═════ Information ═════

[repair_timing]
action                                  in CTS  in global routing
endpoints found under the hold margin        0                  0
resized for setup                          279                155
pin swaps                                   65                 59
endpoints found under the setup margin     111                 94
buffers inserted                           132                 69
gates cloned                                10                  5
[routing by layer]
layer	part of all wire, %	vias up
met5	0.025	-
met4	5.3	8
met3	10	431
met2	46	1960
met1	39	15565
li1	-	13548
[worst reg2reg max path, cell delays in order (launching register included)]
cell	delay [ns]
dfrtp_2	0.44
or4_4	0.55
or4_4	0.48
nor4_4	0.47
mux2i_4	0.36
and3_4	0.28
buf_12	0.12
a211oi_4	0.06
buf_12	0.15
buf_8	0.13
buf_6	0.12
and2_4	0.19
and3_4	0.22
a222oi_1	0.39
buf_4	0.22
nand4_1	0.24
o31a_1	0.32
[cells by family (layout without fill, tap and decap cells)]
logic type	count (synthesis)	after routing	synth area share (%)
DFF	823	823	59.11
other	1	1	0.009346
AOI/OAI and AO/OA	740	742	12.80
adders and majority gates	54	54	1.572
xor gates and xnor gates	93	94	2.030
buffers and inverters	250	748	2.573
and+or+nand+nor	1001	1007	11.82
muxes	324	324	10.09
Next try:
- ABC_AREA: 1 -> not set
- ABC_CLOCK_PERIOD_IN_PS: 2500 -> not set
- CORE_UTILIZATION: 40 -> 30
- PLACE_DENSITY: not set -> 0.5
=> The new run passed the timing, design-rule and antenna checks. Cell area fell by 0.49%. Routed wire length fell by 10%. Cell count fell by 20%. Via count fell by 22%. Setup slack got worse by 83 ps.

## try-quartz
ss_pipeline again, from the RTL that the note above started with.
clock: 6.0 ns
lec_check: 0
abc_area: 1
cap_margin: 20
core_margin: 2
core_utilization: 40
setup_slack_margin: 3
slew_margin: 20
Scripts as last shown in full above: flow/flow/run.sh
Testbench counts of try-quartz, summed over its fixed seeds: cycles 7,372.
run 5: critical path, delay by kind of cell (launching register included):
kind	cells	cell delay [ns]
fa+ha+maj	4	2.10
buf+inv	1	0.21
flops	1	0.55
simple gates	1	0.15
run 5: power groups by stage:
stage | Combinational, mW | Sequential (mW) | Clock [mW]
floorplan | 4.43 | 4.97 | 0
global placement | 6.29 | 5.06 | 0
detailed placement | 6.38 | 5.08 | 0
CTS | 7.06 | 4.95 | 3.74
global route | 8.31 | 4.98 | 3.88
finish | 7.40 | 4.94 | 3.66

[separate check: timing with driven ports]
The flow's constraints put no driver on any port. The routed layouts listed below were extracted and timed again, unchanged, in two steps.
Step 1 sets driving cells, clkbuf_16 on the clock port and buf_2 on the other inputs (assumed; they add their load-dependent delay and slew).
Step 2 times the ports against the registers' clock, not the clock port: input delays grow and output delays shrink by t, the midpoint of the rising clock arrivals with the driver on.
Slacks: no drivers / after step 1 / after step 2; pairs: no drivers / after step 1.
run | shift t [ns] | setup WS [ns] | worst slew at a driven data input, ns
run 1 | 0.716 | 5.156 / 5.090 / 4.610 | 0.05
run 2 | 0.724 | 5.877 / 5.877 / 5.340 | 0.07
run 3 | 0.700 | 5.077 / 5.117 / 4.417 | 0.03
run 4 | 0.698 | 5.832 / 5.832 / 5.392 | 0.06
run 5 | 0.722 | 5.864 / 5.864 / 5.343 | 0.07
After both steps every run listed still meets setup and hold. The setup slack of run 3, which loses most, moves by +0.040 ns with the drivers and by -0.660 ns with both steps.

═════
═════ Information ═════

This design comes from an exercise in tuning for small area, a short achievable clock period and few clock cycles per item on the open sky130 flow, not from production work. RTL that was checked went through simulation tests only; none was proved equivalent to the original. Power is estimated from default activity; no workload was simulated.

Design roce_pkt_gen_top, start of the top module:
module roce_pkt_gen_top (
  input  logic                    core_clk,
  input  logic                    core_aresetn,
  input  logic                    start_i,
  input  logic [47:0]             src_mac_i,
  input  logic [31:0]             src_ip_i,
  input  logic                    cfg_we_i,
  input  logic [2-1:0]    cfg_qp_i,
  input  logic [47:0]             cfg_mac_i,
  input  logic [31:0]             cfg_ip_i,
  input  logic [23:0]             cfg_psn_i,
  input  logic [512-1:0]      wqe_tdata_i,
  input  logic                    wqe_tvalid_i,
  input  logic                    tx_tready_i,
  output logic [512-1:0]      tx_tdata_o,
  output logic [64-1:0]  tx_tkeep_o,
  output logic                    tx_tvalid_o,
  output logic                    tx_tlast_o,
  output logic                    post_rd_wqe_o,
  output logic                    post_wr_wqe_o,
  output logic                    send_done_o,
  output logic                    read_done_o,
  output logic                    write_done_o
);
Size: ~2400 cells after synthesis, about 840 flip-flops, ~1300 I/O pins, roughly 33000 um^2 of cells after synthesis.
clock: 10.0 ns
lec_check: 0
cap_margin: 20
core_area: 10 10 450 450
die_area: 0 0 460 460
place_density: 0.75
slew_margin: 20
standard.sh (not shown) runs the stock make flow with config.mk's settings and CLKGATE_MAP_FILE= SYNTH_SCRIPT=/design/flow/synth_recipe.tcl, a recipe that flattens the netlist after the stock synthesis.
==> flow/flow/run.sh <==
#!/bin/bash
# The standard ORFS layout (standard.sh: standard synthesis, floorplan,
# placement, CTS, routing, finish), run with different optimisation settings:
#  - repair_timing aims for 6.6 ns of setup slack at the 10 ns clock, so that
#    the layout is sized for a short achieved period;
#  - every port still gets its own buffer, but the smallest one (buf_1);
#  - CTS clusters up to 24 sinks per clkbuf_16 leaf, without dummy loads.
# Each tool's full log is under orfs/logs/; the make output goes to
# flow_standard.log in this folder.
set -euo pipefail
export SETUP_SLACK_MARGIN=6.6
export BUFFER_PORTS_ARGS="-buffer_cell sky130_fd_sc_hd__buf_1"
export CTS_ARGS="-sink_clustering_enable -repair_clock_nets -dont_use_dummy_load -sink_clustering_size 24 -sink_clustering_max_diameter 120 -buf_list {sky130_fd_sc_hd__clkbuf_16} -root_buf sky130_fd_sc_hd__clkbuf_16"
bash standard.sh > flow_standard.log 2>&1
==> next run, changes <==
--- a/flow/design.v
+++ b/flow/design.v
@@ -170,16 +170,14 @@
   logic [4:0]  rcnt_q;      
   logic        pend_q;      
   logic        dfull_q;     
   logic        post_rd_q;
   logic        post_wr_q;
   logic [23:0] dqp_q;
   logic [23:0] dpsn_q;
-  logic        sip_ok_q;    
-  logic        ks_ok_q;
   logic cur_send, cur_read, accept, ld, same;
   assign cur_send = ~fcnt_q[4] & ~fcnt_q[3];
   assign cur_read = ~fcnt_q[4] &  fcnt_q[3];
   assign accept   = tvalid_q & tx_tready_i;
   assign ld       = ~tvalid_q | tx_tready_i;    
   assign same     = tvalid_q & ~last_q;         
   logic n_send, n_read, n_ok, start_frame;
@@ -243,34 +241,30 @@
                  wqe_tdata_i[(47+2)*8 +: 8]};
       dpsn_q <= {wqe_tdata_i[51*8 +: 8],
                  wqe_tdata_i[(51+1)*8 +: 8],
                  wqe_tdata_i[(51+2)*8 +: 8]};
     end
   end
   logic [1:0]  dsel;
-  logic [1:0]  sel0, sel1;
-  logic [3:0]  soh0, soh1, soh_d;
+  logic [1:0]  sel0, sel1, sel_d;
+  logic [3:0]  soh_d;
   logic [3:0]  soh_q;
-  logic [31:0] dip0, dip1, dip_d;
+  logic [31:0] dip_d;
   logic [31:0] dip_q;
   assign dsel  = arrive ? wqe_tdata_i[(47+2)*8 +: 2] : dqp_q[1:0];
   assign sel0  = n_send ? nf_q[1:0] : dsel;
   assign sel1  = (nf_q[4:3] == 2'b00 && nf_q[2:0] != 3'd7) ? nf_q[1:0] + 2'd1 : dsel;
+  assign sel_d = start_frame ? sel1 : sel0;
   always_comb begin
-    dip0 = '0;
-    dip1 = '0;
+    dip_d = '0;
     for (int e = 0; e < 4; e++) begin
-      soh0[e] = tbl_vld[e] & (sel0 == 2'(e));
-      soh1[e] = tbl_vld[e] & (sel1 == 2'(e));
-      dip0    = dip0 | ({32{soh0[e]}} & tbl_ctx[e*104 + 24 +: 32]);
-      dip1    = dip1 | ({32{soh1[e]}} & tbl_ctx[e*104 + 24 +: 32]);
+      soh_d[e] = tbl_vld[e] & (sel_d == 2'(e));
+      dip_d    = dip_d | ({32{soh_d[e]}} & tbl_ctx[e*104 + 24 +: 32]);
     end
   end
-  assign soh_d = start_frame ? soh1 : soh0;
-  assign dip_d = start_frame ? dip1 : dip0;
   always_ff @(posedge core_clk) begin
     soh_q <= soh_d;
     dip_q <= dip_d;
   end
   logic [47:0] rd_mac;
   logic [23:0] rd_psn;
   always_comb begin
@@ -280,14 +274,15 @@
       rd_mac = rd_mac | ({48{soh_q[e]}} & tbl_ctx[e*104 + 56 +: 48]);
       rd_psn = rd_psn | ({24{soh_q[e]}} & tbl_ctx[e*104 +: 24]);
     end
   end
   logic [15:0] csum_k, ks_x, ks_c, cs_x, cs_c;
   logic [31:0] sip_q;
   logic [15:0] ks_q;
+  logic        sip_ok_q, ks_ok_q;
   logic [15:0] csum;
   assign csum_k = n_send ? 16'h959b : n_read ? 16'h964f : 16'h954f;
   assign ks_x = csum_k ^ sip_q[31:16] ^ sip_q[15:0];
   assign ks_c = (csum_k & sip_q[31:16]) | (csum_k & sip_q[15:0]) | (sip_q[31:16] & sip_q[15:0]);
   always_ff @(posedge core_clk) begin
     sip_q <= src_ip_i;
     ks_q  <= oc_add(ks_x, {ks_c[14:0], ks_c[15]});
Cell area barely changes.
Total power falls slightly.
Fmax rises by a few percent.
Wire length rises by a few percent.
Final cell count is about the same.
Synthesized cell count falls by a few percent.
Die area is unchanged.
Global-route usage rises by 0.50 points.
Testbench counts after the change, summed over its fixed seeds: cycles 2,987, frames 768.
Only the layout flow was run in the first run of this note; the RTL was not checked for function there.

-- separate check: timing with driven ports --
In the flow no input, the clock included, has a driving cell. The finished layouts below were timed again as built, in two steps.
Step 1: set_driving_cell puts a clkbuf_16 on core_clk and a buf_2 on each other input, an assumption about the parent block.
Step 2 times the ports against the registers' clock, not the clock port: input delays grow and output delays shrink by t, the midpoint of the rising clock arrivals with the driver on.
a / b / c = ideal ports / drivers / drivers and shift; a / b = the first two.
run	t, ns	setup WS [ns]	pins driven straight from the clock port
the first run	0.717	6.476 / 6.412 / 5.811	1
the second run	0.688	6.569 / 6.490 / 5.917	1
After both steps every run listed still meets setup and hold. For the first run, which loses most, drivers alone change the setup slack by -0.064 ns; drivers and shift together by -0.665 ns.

═════

§ Work item
Only one stretch of the data above is needed. Restate it word for word, from the line containing "[repair_timing]" through the line containing "- CORE_UTILIZATION: 40 -> 30", both ends included.

§ Written solution
[repair_timing]
action                                  in CTS  in global routing
endpoints found under the hold margin        0                  0
resized for setup                          279                155
pin swaps                                   65                 59
endpoints found under the setup margin     111                 94
buffers inserted                           132                 69
gates cloned                                10                  5
[routing by layer]
layer	part of all wire, %	vias up
met5	0.025	-
met4	5.3	8
met3	10	431
met2	46	1960
met1	39	15565
li1	-	13548
[worst reg2reg max path, cell delays in order (launching register included)]
cell	delay [ns]
dfrtp_2	0.44
or4_4	0.55
or4_4	0.48
nor4_4	0.47
mux2i_4	0.36
and3_4	0.28
buf_12	0.12
a211oi_4	0.06
buf_12	0.15
buf_8	0.13
buf_6	0.12
and2_4	0.19
and3_4	0.22
a222oi_1	0.39
buf_4	0.22
nand4_1	0.24
o31a_1	0.32
[cells by family (layout without fill, tap and decap cells)]
logic type	count (synthesis)	after routing	synth area share (%)
DFF	823	823	59.11
other	1	1	0.009346
AOI/OAI and AO/OA	740	742	12.80
adders and majority gates	54	54	1.572
xor gates and xnor gates	93	94	2.030
buffers and inverters	250	748	2.573
and+or+nand+nor	1001	1007	11.82
muxes	324	324	10.09
Next try:
- ABC_AREA: 1 -> not set
- ABC_CLOCK_PERIOD_IN_PS: 2500 -> not set
- CORE_UTILIZATION: 40 -> 30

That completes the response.